Bloodlines
Are you good-looking? Honestly, are you? Oh, don’t fret. Beauty or lack of it is not a curse or divine providence. We are what we are because of the genes passed on to us by our parents. Sadly, some genes transmit certain conditions which challenge medical doctors and those who carry them.
Doctors or not, we try to find answers to such questions as “Are you good-looking?” especially when at a loss on how to answer them. Genetics, the science of genes, therefore, plays a role when faced with questions regarding one’s physicality (or lack thereof) and/or medical condition. Now, I cordially invite you to learn the fundamentals of inheritance a.k.a. genetics.
The basics
Chromosomes are threadlike structures found in the nucleus
(center) of the cell. Cells resemble
fried eggs (sunny side up) under the microscope, and the egg yolk is the
nucleus that contains the chromosomes.
Chromosomes contain the genetic material that codes
for specific traits or attributes that will make us what we are, i.e.,
black-haired, dark, tall, etc. Humans
have 46 or 23 pairs of chromosomes: 23 from the mother and 23 from the
father. A pair is called sex chromosomes
because they confer one’s biological sex, i.e., XX in females and XY in males. The other 22 pairs are called autosomes and
they determine traits (hair color, height, etc.) other than one’s biological
sex.
The genetic material contained in
chromosomes is called DNA.
Deoxyribonucleic acid (DNA) is commonly described as the blueprint of
life and is organized into units called genes.
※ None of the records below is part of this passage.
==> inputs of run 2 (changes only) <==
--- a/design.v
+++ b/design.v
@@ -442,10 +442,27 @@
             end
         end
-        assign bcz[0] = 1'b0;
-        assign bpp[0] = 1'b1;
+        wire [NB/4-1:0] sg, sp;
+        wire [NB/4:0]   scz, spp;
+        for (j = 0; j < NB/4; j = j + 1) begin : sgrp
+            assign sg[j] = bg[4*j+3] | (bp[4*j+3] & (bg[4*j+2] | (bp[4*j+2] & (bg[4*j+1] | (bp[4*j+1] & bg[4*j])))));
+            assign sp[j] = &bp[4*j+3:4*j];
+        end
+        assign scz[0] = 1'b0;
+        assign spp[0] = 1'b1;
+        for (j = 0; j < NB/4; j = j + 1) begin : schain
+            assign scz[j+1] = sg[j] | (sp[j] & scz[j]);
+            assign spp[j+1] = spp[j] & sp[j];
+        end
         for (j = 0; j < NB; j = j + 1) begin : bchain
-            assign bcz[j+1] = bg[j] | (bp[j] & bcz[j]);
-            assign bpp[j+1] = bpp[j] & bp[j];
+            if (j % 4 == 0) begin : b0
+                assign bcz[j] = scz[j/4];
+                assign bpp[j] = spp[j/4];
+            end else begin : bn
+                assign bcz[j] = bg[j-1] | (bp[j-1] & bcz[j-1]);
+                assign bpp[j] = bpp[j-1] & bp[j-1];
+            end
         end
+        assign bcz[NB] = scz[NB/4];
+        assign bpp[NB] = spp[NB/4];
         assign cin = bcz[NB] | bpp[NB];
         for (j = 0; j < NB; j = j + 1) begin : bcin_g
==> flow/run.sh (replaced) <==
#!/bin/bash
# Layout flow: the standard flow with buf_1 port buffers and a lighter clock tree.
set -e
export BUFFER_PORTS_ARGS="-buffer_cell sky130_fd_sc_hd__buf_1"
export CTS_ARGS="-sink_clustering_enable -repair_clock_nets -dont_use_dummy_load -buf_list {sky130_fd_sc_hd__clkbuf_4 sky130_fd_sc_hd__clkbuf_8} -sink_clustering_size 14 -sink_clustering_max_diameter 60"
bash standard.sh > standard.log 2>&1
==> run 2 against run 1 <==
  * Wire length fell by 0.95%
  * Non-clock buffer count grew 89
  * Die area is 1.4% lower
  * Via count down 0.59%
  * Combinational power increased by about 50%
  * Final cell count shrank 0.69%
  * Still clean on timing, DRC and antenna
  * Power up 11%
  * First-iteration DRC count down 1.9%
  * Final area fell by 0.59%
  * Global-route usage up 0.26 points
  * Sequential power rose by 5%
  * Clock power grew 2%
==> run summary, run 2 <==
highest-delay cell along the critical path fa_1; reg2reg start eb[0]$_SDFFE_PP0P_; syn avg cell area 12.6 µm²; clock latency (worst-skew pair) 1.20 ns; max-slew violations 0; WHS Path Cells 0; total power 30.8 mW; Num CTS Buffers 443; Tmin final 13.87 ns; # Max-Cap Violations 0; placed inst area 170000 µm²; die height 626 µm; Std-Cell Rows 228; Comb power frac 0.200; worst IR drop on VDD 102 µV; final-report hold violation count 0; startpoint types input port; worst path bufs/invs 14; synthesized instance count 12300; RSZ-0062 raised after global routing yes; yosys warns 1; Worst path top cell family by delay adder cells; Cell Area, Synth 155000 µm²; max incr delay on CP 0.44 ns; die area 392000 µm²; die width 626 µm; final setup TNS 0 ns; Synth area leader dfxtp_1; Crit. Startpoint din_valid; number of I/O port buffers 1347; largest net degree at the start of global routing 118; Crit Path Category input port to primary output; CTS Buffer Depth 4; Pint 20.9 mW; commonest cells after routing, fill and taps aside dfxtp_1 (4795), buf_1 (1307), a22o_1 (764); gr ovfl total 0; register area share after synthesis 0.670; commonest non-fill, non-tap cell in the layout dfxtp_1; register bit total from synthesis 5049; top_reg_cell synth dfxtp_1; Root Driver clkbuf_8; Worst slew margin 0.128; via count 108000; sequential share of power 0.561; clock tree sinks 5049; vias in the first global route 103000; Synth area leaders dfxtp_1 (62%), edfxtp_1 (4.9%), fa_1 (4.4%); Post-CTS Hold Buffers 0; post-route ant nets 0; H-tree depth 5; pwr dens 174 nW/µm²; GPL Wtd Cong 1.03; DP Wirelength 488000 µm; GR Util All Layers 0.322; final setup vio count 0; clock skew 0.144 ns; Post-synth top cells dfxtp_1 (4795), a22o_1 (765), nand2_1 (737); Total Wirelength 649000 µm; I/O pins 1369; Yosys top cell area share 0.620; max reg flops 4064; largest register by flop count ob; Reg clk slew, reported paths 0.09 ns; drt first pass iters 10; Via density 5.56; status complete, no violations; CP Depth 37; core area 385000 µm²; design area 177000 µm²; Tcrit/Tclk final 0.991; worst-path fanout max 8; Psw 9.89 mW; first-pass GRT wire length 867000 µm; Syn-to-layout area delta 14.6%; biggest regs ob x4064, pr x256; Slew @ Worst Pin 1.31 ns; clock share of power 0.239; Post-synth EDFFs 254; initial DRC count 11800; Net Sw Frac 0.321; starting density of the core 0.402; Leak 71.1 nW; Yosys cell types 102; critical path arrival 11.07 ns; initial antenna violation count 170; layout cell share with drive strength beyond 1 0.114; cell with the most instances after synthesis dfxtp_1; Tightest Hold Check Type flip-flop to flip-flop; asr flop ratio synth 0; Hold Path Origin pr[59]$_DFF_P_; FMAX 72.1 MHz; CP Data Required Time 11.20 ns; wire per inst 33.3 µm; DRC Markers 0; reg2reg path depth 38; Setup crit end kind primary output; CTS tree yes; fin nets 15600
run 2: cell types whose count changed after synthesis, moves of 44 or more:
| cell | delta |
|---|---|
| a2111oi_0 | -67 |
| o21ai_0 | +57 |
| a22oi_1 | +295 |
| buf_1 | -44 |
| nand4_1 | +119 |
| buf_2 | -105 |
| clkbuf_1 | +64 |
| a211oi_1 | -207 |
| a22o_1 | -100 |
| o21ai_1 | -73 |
Genes are units of heredity.
We, humans and animals, always inherit a pair of genes from our parents
because we, as Earth-born beings, have two biological parents. Each gene codes for a specific attribute or
trait and is designated a letter for easier identification. For example, the “a” gene stands for the
black color (if we assign “a” as black) and makes the animal appear black, “d”
for opal, etc.
Alleles are alternate forms of genes, i.e., different
versions of a given gene. Therefore,
alleles are also genes. Let us assume
that “MS Word” is a gene. It has alleles
(versions) such as 97 and 2000. While MS
Word 2000 is different from 97, both of them are word processing software and,
therefore, function the same way, i.e., they make typing much easier.
Locus is a specific site in the chromosome where the genes
that code for a trait or attribute are located.
For example, the A locus contains genes/alleles (A, a, etc.) that code
for the color black and its gradations.
The “MS Word” locus contains the alleles 2000, 97, etc.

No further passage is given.